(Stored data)

########################################

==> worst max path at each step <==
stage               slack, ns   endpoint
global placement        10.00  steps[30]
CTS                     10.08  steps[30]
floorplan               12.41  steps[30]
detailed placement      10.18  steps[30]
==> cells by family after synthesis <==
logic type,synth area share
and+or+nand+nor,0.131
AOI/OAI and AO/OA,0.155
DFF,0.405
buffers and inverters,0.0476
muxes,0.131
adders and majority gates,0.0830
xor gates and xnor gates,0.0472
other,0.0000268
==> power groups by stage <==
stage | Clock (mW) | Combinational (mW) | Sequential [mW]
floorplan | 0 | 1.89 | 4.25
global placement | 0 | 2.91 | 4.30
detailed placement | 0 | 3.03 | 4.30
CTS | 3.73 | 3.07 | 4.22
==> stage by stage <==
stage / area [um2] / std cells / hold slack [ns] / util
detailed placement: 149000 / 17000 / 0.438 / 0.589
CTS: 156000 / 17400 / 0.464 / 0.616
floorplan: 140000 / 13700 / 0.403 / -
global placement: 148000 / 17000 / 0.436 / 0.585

########################################

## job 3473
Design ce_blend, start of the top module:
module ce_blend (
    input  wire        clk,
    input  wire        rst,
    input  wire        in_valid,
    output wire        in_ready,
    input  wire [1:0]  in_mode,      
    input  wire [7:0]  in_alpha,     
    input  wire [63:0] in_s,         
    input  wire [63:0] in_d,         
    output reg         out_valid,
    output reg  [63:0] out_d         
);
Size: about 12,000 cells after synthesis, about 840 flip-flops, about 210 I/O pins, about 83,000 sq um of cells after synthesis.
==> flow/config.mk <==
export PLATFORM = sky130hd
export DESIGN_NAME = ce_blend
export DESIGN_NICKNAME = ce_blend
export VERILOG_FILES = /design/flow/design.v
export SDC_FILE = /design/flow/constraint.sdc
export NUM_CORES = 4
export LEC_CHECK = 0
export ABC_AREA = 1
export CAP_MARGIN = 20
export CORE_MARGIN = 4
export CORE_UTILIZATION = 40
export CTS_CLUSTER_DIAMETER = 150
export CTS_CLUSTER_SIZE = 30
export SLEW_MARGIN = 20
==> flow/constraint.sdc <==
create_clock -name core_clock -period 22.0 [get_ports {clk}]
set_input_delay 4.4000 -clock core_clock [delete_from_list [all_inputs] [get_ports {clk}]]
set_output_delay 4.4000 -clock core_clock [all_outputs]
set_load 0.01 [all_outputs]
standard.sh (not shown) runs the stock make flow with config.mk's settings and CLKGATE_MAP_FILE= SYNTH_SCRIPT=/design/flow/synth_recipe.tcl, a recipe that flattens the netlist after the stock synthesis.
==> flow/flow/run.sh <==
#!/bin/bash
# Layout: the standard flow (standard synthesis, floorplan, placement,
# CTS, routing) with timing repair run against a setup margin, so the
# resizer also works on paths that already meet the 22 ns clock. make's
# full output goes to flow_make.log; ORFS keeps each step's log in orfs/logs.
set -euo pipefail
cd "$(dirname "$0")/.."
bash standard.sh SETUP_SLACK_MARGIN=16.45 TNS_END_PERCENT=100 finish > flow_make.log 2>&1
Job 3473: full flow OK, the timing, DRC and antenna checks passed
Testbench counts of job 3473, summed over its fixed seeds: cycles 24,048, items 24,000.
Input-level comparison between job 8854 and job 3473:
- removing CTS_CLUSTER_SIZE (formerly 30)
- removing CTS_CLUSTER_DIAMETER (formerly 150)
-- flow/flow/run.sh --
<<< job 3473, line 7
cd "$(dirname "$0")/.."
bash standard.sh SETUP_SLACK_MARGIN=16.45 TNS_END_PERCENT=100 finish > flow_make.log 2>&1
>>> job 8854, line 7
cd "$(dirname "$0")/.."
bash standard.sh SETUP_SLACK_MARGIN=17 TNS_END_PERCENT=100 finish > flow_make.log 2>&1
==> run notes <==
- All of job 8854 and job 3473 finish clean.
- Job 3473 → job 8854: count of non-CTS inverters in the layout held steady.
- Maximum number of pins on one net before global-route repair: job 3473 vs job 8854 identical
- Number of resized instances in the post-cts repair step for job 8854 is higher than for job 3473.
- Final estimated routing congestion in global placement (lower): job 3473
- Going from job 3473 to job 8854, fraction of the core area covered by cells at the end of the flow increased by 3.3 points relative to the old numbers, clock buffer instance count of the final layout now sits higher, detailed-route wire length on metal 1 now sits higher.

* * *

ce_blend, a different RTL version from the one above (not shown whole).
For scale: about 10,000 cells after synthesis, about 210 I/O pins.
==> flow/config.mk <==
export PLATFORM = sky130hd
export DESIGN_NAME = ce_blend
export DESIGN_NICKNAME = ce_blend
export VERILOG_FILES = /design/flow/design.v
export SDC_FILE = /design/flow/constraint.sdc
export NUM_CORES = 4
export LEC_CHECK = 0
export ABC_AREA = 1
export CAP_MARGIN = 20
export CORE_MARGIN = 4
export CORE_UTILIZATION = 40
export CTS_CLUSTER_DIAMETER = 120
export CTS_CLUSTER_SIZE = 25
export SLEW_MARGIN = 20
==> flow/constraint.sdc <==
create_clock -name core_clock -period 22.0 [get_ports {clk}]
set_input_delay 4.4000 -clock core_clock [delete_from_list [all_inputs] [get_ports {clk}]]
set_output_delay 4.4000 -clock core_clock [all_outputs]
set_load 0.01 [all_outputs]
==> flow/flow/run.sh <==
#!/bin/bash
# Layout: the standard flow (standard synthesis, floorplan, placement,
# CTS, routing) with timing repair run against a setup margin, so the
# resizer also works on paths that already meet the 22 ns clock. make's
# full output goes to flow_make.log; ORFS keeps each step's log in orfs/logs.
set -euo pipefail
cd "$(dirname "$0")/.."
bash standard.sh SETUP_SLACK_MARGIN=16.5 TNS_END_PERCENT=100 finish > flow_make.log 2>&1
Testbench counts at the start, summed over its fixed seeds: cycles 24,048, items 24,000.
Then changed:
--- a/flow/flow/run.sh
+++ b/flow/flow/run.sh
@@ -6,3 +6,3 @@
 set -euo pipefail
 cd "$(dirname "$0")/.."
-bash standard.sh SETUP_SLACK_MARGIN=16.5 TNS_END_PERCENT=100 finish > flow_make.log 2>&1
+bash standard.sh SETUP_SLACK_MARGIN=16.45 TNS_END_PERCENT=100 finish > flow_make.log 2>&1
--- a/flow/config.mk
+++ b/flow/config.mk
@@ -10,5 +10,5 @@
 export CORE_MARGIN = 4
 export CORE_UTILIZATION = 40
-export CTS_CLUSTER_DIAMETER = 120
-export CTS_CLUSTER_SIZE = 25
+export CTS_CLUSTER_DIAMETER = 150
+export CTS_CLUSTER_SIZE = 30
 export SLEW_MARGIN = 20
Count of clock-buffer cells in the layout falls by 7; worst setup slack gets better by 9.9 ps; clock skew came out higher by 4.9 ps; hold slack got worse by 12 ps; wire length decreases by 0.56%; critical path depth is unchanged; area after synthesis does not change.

########################################

• **Your goal**: Please return all lines from the records that hold the word "floorplan".

• **Solution**:
floorplan               12.41  steps[30]
floorplan | 0 | 1.89 | 4.25
floorplan: 140000 / 13700 / 0.403 / -
# Layout: the standard flow (standard synthesis, floorplan, placement,
# Layout: the standard flow (standard synthesis, floorplan, placement,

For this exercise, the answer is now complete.